President Zardari also said that only joint efforts could help the region overcome terrorism that was being fuelled by billions of dollars of drug trade. The three leaders vowed that they would collaborate for regional peace and prosperity observing there was no need of any external assistance for the purpose.
As it was expected, President Mahmoud Ahmadinejad also targeted the United States once again, although indirectly, by saying that some foreign powers were up to controlling this region and different conspiracies are on for the purpose.
More importantly, President Zardari, while expressing his concern over the rising tensions between Washington and Tehran over the latter’s nuclear programme, reportedly assured his Iranian counterpart that Pakistan would not allow the use of its soil by the United States in case of its attack on Iran.
The Pakistani leader also reiterated his commitment to the Iran-Pakistan gas pipeline project which is supposed to be completed by 2014 despite US pressure and strong opposition.
He said that in return Pakistan could provide Iran with wheat to help overcome its food needs, a gesture welcomed by Ahmadinejad.
As for Afghanistan, its President Hamid Karzai’s request from his Pakistani counterpart was to help Kabul with access to the Taliban for direct talks along with the ongoing peace negotiations between US and Taliban representatives in Qatar.
Pakistan, on its part extended assurance of all possible cooperation to Kabul for bringing back much needed peace and stability to Afghanistan, where decades of war and strife killed and injured hundreds of thousands of people.
Nonetheless, the diplomatic circles here see grave hindrances in the way of fulfilment of all the announcements made by the three leaders during the trilateral summit and the decisions that they made on Friday.
They believe that most important thing is that Pakistan has been in the US camp for decades, and the post-9/11 cooperation is only a matter of one decade.
Off late, there are clear signs of thaw in Islamabad-Washington ties after several months of tensions in bilateral ties that erupted in the wake of last year’s NATO strikes on Pakistani border posts which killed 24 soldiers.
Its not only Pakistan’s position in the US camp that is the hurdle in the way of trilateral cooperation between Tehran, Islamabad and Kabul on the Afghanistan issue, but another serious obstacle is the bilateral differences between Pakistani and Iranian authorities on policies that they have been pursuing in the shared neighbourhood.
Pakistan is blamed for trying to secure and safeguard its interests in Afghanistan through the Taliban for years, and the Iranians are allegedly backing the elements within erstwhile Northern Alliance in their fight against the militants led by Mullah Omar.
Many believe that this indirect fighting in Afghanistan between Iran and Pakistan or to be more precise, the proxy war, is still going on and given that vital factor it is naïve to be optimistic about the positive outcomes of the Islamabad trilateral summit or another such meeting scheduled for Kabul.
And last but not the least, the much talked about Iran-Pakistan gas pipeline.
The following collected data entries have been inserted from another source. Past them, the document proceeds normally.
===== config.mk =====
export PLATFORM = sky130hd
export DESIGN_NAME = ps2_transmitter_flat
export DESIGN_NICKNAME = d
export VERILOG_FILES = /design/src/rtl/ps2_pkg.sv /design/src/rtl/ps2_transmitter_if.sv /design/src/rtl/ps2_edge_sync.sv /design/src/rtl/ps2_transmitter.sv /design/src/flat_wrapper.sv
export SDC_FILE = /design/constraint.sdc
export NUM_CORES = 1
export LEC_CHECK = 0
export BUFFER_PORTS_ARGS = -buffer_cell sky130_fd_sc_hd__buf_4
export CORE_MARGIN = 1.5
export CORE_UTILIZATION = 55
export DETAILED_ROUTE_END_ITERATION = 6
export GPL_ROUTABILITY_DRIVEN = 0
export MAX_ROUTING_LAYER = met4
export PLACE_DENSITY = 0.81
export SKIP_LAST_GASP = 1
export SYNTH_ARGS = -nofsm -noshare
export SYNTH_HDL_FRONTEND = slang
export SYNTH_SLANG_ARGS = --single-unit

===== constraint.sdc =====
create_clock -name clk -period 2.2 [get_ports clk]
set_input_delay 0.33 -clock clk [delete_from_list [all_inputs] [get_ports clk]]
set_output_delay 0.33 -clock clk [all_outputs]
set_load 0.005 [all_outputs]

===== src/rtl/ps2_pkg.sv =====
// Shared types and constants for the PS/2 host-to-device transmitter.
package ps2_pkg;

  localparam int unsigned DATA_W     = 8;
  localparam int unsigned BIT_IDX_W  = 4;
  localparam int unsigned FRAME_BITS = 10;
  localparam int unsigned PARITY_IDX = 8;
  localparam int unsigned STOP_IDX   = FRAME_BITS - 1;

  typedef enum logic [2:0] {
    IDLE    = 3'd0,
    INHIBIT = 3'd1,
    REQUEST = 3'd2,
    SHIFT   = 3'd3,
    ACK     = 3'd4,
    RELEASE = 3'd5
  } ps2_state_e;

  function automatic int unsigned ps2_max(input int unsigned a, input int unsigned b);
    return (a > b) ? a : b;
  endfunction

endpackage


===== src/rtl/ps2_transmitter_if.sv =====
// Host-side command handshake of the PS/2 transmitter.
interface ps2_transmitter_if;
  import ps2_pkg::*;

  logic [DATA_W-1:0] txData;
  logic              txStart;
  logic              busy;
  logic              done;
  logic              ackError;
  logic              timeout;
  logic              rxInhibit;

  modport master (output txData, txStart,
                  input  busy, done, ackError, timeout, rxInhibit);
  modport slave  (input  txData, txStart,
                  output busy, done, ackError, timeout, rxInhibit);
endinterface


===== src/rtl/ps2_edge_sync.sv =====
// Two-flop synchronizer for one PS/2 line with a registered falling-edge flag.
module ps2_edge_sync (
  input  logic clk,
  input  logic rst_n,
  input  logic line,
  output logic level,
  output logic fall
);

  logic meta;
  logic prev;

  // Idle PS/2 lines float high, so reset to 1 to avoid a false edge after reset.
  always_ff @(posedge clk or negedge rst_n) begin
    if (!rst_n) begin
      meta  <= 1'b1;
      level <= 1'b1;
      prev  <= 1'b1;
      fall  <= 1'b0;
    end else begin
      meta  <= line;
      level <= meta;
      prev  <= level;
      fall  <= prev & ~level;
    end
  end

endmodule


===== src/rtl/ps2_transmitter.sv =====
// PS/2 host-to-device frame transmitter (inhibit, request, 11-clock shift, ACK).
// Optional watchdog enabled by defining PS2_TX_TIMEOUT_EN.
module ps2_transmitter
  import ps2_pkg::*;
#(
  parameter int unsigned inhibitCycles = 480,
  parameter int unsigned timeoutCycles = 60000,
  parameter int unsigned counterBits   = 16
) (
  input  logic               clk,
  input  logic               reset,
  input  logic               ps2Clk,
  input  logic               ps2Data,
  output logic               ps2ClkLow,
  output logic               ps2DataLow,
  ps2_transmitter_if.slave   bus
);

  localparam int unsigned CNT_NEED = ps2_max(inhibitCycles, timeoutCycles);

  if (counterBits < 32 && CNT_NEED >= (32'd1 << counterBits)) begin : g_cnt_check
    $error("counterBits cannot hold the inhibit/timeout limit");
  end

  logic clk_level, clk_fall;
  logic data_level;
  logic data_fall_unused;

  ps2_edge_sync u_clk_sync (
    .clk   (clk),
    .rst_n (reset),
    .line  (ps2Clk),
    .level (clk_level),
    .fall  (clk_fall)
  );

  ps2_edge_sync u_data_sync (
    .clk   (clk),
    .rst_n (reset),
    .line  (ps2Data),
    .level (data_level),
    .fall  (data_fall_unused)
  );

  ps2_state_e             state_q, state_d;
  logic [counterBits-1:0] cnt_q, cnt_d;
  logic [DATA_W-1:0]      shreg_q, shreg_d;
  logic                   parity_q, parity_d;
  logic [BIT_IDX_W-1:0]   bit_idx_q, bit_idx_d;
  logic                   clk_low_q, clk_low_d;
  logic                   data_low_q, data_low_d;
  logic                   busy_q, busy_d;
  logic                   done_q, done_d;
  logic                   ack_err_q, ack_err_d;
  logic                   timeout_q, timeout_d;

  always_ff @(posedge clk or negedge reset) begin
    if (!reset) begin
      state_q    <= IDLE;
      cnt_q      <= '0;
      shreg_q    <= '0;
      parity_q   <= 1'b0;
      bit_idx_q  <= '0;
      clk_low_q  <= 1'b0;
      data_low_q <= 1'b0;
      busy_q     <= 1'b0;
      done_q     <= 1'b0;
      ack_err_q  <= 1'b0;
      timeout_q  <= 1'b0;
    end else begin
      state_q    <= state_d;
      cnt_q      <= cnt_d;
      shreg_q    <= shreg_d;
      parity_q   <= parity_d;
      bit_idx_q  <= bit_idx_d;
      clk_low_q  <= clk_low_d;
      data_low_q <= data_low_d;
      busy_q     <= busy_d;
      done_q     <= done_d;
      ack_err_q  <= ack_err_d;
      timeout_q  <= timeout_d;
    end
  end

  always_comb begin
    state_d    = state_q;
    cnt_d      = cnt_q;
    shreg_d    = shreg_q;
    parity_d   = parity_q;
    bit_idx_d  = bit_idx_q;
    clk_low_d  = clk_low_q;
    data_low_d = data_low_q;
    busy_d     = busy_q;
    done_d     = 1'b0;
    ack_err_d  = ack_err_q;
    timeout_d  = timeout_q;

    unique case (state_q)
      IDLE: begin
        if (bus.txStart) begin
          shreg_d   = bus.txData;
          parity_d  = ~^bus.txData;
          cnt_d     = '0;
          ack_err_d = 1'b0;
          timeout_d = 1'b0;
          busy_d    = 1'b1;
          clk_low_d = 1'b1;
          state_d   = INHIBIT;
        end
      end
      INHIBIT: begin
        if (cnt_q == counterBits'(inhibitCycles - 1)) begin
          cnt_d      = '0;
          clk_low_d  = 1'b0;
          data_low_d = 1'b1;
          bit_idx_d  = '0;
          state_d    = REQUEST;
        end else begin
          cnt_d = cnt_q + counterBits'(1);
        end
      end
      REQUEST: begin
        bit_idx_d = '0;
        state_d   = SHIFT;
      end
      // Each device clock fall advances to the next bit; a 0 bit pulls data low.
      SHIFT: begin
        if (clk_fall) begin
          if (bit_idx_q < BIT_IDX_W'(PARITY_IDX)) begin
            data_low_d = ~shreg_q[0];
            shreg_d    = {1'b0, shreg_q[DATA_W-1:1]};
            bit_idx_d  = bit_idx_q + BIT_IDX_W'(1);
          end else if (bit_idx_q == BIT_IDX_W'(PARITY_IDX)) begin
            data_low_d = ~parity_q;
            bit_idx_d  = BIT_IDX_W'(STOP_IDX);
          end else begin
            data_low_d = 1'b0;
            state_d    = ACK;
          end
        end
      end
      ACK: begin
        if (clk_fall) begin
          ack_err_d  = data_level;
          clk_low_d  = 1'b0;
          data_low_d = 1'b0;
          state_d    = RELEASE;
        end
      end
      RELEASE: begin
        clk_low_d  = 1'b0;
        data_low_d = 1'b0;
        if (clk_level && data_level) begin
          done_d  = 1'b1;
          busy_d  = 1'b0;
          state_d = IDLE;
        end
      end
      default: state_d = IDLE;
    endcase

`ifdef PS2_TX_TIMEOUT_EN
    // Watchdog restarts on every device clock while the device owns the clock.
    if (state_q == REQUEST || state_q == SHIFT || state_q == ACK) begin
      if (clk_fall && state_q != REQUEST) begin
        cnt_d = '0;
      end else if (cnt_q == counterBits'(timeoutCycles - 1)) begin
        timeout_d  = 1'b1;
        clk_low_d  = 1'b0;
        data_low_d = 1'b0;
        state_d    = RELEASE;
      end else begin
        cnt_d = cnt_q + counterBits'(1);
      end
    end
`else
    timeout_d = 1'b0;
`endif
  end

  assign ps2ClkLow     = clk_low_q;
  assign ps2DataLow    = data_low_q;
  assign bus.busy      = busy_q;
  assign bus.rxInhibit = busy_q;
  assign bus.done      = done_q;
  assign bus.ackError  = ack_err_q;
`ifdef PS2_TX_TIMEOUT_EN
  assign bus.timeout   = timeout_q;
`else
  assign bus.timeout   = 1'b0;
`endif

endmodule


===== src/flat_wrapper.sv =====
// flat-port wrapper written by rule: the top's interface ports become plain ports
module ps2_transmitter_flat import ps2_pkg::*;
#(
  parameter int unsigned inhibitCycles = 480,
  parameter int unsigned timeoutCycles = 60000,
  parameter int unsigned counterBits   = 16
)
  (clk, reset, ps2Clk, ps2Data, ps2ClkLow, ps2DataLow, bus_txData, bus_txStart, bus_busy, bus_done, bus_ackError, bus_timeout, bus_rxInhibit);
  ps2_transmitter_if bus_i ();
  input  logic clk;
  input  logic reset;
  input  logic ps2Clk;
  input  logic ps2Data;
  output logic ps2ClkLow;
  output logic ps2DataLow;
  input wire logic [$bits(bus_i.txData)-1:0] bus_txData;
  input wire logic [$bits(bus_i.txStart)-1:0] bus_txStart;
  output wire logic [$bits(bus_i.busy)-1:0] bus_busy;
  output wire logic [$bits(bus_i.done)-1:0] bus_done;
  output wire logic [$bits(bus_i.ackError)-1:0] bus_ackError;
  output wire logic [$bits(bus_i.timeout)-1:0] bus_timeout;
  output wire logic [$bits(bus_i.rxInhibit)-1:0] bus_rxInhibit;
  assign bus_i.txData = bus_txData;
  assign bus_i.txStart = bus_txStart;
  assign bus_busy = bus_i.busy;
  assign bus_done = bus_i.done;
  assign bus_ackError = bus_i.ackError;
  assign bus_timeout = bus_i.timeout;
  assign bus_rxInhibit = bus_i.rxInhibit;
  ps2_transmitter #(.inhibitCycles(inhibitCycles), .timeoutCycles(timeoutCycles), .counterBits(counterBits)) u_core (.clk(clk), .reset(reset), .ps2Clk(ps2Clk), .ps2Data(ps2Data), .ps2ClkLow(ps2ClkLow), .ps2DataLow(ps2DataLow), .bus(bus_i));
endmodule

==> metrics.md <==
| Metric | Value |
|---|---|
| CTS tree | done |
| Largest area contributor in the synthesized netlist | dfrtp_1 |
| Synth top area share | between 40% and 50% |
| CTS sink count | 43 |
| Avg Vias per Cell | ~5.9 |
| Die footprint | 4640 sq um |
| Gate Count Post-Synth | 228 |
| Static leakage | 1.194 nW |
| Sequential Power Share | between 30% and 40% |
| Synth warn | 0 |
| Outcome | completed |
| Yosys cell types | 62 |
| I/O Buffers | 18 |
| Logic pwr share | 48.2% |
| Starting Density | 57.89% |
| Via Count | around 1,800 |
| Number of I/O pins | 20 |
| Crit end category | flop |
| Syn-to-layout area delta | 15.13% |
| Max Slew Vio Count | 0 |
| Routed WL per cell | 14.25 um |
| Sw power | between 1 and 1.5 mW |
| Register area share after synthesis | a little under half |
| VDD IR max | 0.7451 mV |
| Relative slew slack | 62.86% |
| CTS Root Buffer Type | clkbuf_8 |
| Worst R2R Setup Slack | 0.11 ns |
| Final antenna-violating net count | 0 |
| Die Wd | ~68 um |
| Max Fclk | about 0.48 GHz |
| Final Hold Vio Count | 0 |
| Syn_nets | ~240 |
| Sw Share | 39.30% |
| Pwr dens | 1265 nW/um^2 |
| Total CTS buffers | 5 |
| Global-route wire length before repair | 7.300 mm |
| Worst hold path class | primary input to asynchronous set/reset pin |
| Synth async-reset ratio | 100.0% |
| Post-route minimum period | 2.089 ns |
| Post-synthesis cell area | between 2000 and 2500 sq um |
| Final worst-path cycle share | between 90 and 100% |
| FF+latch count, synth | 43 |
| Non-Filler Instances | between 300 and 400 |
| Number of DRC markers in iteration 0 | 155 |
| # fillers | 324 |
| Clk pwr share | 15.1% |
| Synth area leaders | dfrtp_1 (41%), dfstp_2 (5.6%), mux2i_1 (3.4%) |
| Worst-margin pin slew | about 0.56 ns |
| Hold buffer count at CTS | 0 |
| Layout cells sized above 1 | between 20% and 30% |
| CTS clk-pin slew, worst paths | around 0.080 ns |
| Clock latency at the later pin of the worst-skew pair | 0.30 ns |
| RSZ-0062 raised after global routing | no |
| Setup TNS | 0 ns |
| MaxCap Viol Count | 0 |
| Final WL | 4.419 mm |
| Endpoints failing setup | 0 |
| Drt pass-1 iters | 4 |
| Die H | 68.12 um |
| Core area | just over 4000 sq um |
| DRC | 0 |
| Required time of the critical path | between 2 and 2.5 ns |
| Vias in the first global route | 1,650 |
| Row cnt | 23 |
| GRT overflow | 0 |
| Number of antenna violations at the first check in global routing | 0 |
| Largest net degree at the start of global routing | 44 |
| Crit path max fanout | 6 |
| Nets | 275 |
| Worst Skew | between 0.009 and 0.01 ns |
| Syn Area/Cell | 10.23 sq um |
| Max clock buf depth | 2 |
| Crit path kind | flop to flop |
| Htree depth | 2 |
| Number of synthesized flops with an enable pin | 0 |
| Startpoint class of the critical path | flop |
| Util after Layout | between 60% and 70% |
| Tot GR Track Use | 21.73% |
| Arr. time, crit path | 2.32 ns |
| Placed insts | 301 |
| Int Power | 2.061 mW |
| Diode count | 0 |
| Final HPWL DP | 3.193 mm |
| Prevailing post-synth register cell | dfrtp_1 |
## area by class of cell
cell class / count / area [sq um] / share of cell area (%)
clock buffers: 7 / 86.33 / 3.215
clock inverters: 1 / 5.005 / 0.1864
inverters: 8 / 30.03 / 1.118
multi-input cells: 164 / 1140 / 42.45
flip-flops and latches: 43 / 1084 / 40.35
well taps: 50 / 62.56 / 2.330
repair buffers: 37 / 277.8 / 10.34
## cell families (layout without fill, tap and decap cells)
logic type	Yosys count	in the layout	synth area share (%)
other cells	1	1	0.1608
flops	43	43	46.41
simple gates	81	81	20.17
compound gates	59	59	18.56
mux	11	11	4.882
fa+ha+maj	3	3	1.610
xor+xnor	9	9	3.380
buf+inv	21	53	4.828
## worst paths after layout
check                                       startpoint                       to  depth (start not counted)
worst max-delay path                  u_core.cnt_q[10]      u_core.bit_idx_q[3]                          5
worst min-delay path                             reset          u_core.cnt_q[9]                          1
worst max register to register        u_core.cnt_q[10]      u_core.bit_idx_q[3]                          5
worst min register to register  u_core.u_clk_sync.meta  u_core.u_clk_sync.level                          0
max in group asynchronous                        reset          u_core.cnt_q[0]                          1
min in group clk                               ps2Data  u_core.u_data_sync.meta                          1
## layout by cell type (no fill, tap or decap), types with 8 or more instances in the layout
cell type	synthesis	final
nand2_1	14	14
xnor2_1	9	9
nand3_1	8	8
a21oi_1	15	15
buf_4	2	37
dfrtp_1	38	37
nor2_1	19	19
a31oi_1	8	8
mux2i_1	8	8
inv_1	8	8
## routing by layer
layer  track usage, %  part of all wire [%]
met5                -                     0
met1            25.45                    44
met2            36.29                    51
met4            7.500                   1.3
met3            5.592                   3.5
## power groups by stage
stage	combinational, mW	sequential (mW)	clock [mW]
final	1.64	1.24	0.514
after global routing	1.82	1.27	0.563
after CTS	1.62	1.24	0.528
after detailed placement	1.62	1.25	0
after global placement	1.57	1.24	0
after floorplan	1.25	1.18	0
## timing repair
item                       4_1_cts  5_1_grt
setup endpoints to repair        0        1
gates resized for setup          0        2
setup buffers                    0        1
## cells in the mapped netlist, types with 2 or more instances
cell type	n
dfrtp_1	38
nor2_1	19
a21oi_1	15
nand2_1	14
xnor2_1	9
a31oi_1	8
inv_1	8
mux2i_1	8
nand3_1	8
o21ai_0	7
nand3b_1	6
nand4_1	6
dfstp_2	5
a21o_1	4
a22o_1	4
clkbuf_1	4
buf_6	3
ha_1	3
nand2b_1	3
nor2b_1	3
nor4_1	3
buf_2	2
buf_4	2
mux2_1	2
nor3_1	2
o21ai_1	2
o31a_1	2
or2_2	2
or3_1	2
or4_4	2
## state kept, by name, summed over array words and instances, names as in the netlist
register / count
u_core.u_clk_sync.prev: 1
u_core.u_clk_sync.level: 1
u_core.bus.ackError: 1
u_core.u_data_sync.level: 1
u_core.ps2DataLow: 1
u_core.u_data_sync.meta: 1
u_core.bus.done: 1
u_core.bus.busy: 1
u_core.cnt_q: 16
u_core.shreg_q: 8
u_core.u_clk_sync.meta: 1
u_core.u_clk_sync.fall: 1
u_core.state_q: 3
u_core.parity_q: 1
u_core.ps2ClkLow: 1
u_core.bit_idx_q: 4
## per-stage QoR
stage          hold slack, ns  power (mW)  setup slack, ns  cell area, sq um
6_report             0.007308       3.395           0.1106              2685
5_1_grt               0.04727       3.651         0.008300              2685
4_1_cts               0.02397       3.390           0.1073              2674
3_5_place_dp           0.3479       2.871           0.1186              2582
3_3_place_gp           0.3467       2.814           0.1585              2582
2_1_floorplan         0.03441       2.424           0.1853              2332
## worst max-delay path, stage by stage, from the launching register on
cell and delay (ns):
dfrtp_1 0.38, or4_4 0.56, o41a_1 0.51, buf_4 0.19, o31ai_2 0.23, o31a_1 0.15
Note: power is estimated with default switching activity, not from simulation.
The future of that mega project also seems to be bleak despite the dire energy needs of Pakistan. The pipeline comes under the UN-backed international sanctions and it would be very difficult for Islamabad to defy those sanctions.
Many energy experts and economists believe that owing to international sanctions, it would be very difficult for Islamabad to arrange for the finances required to complete the mega project.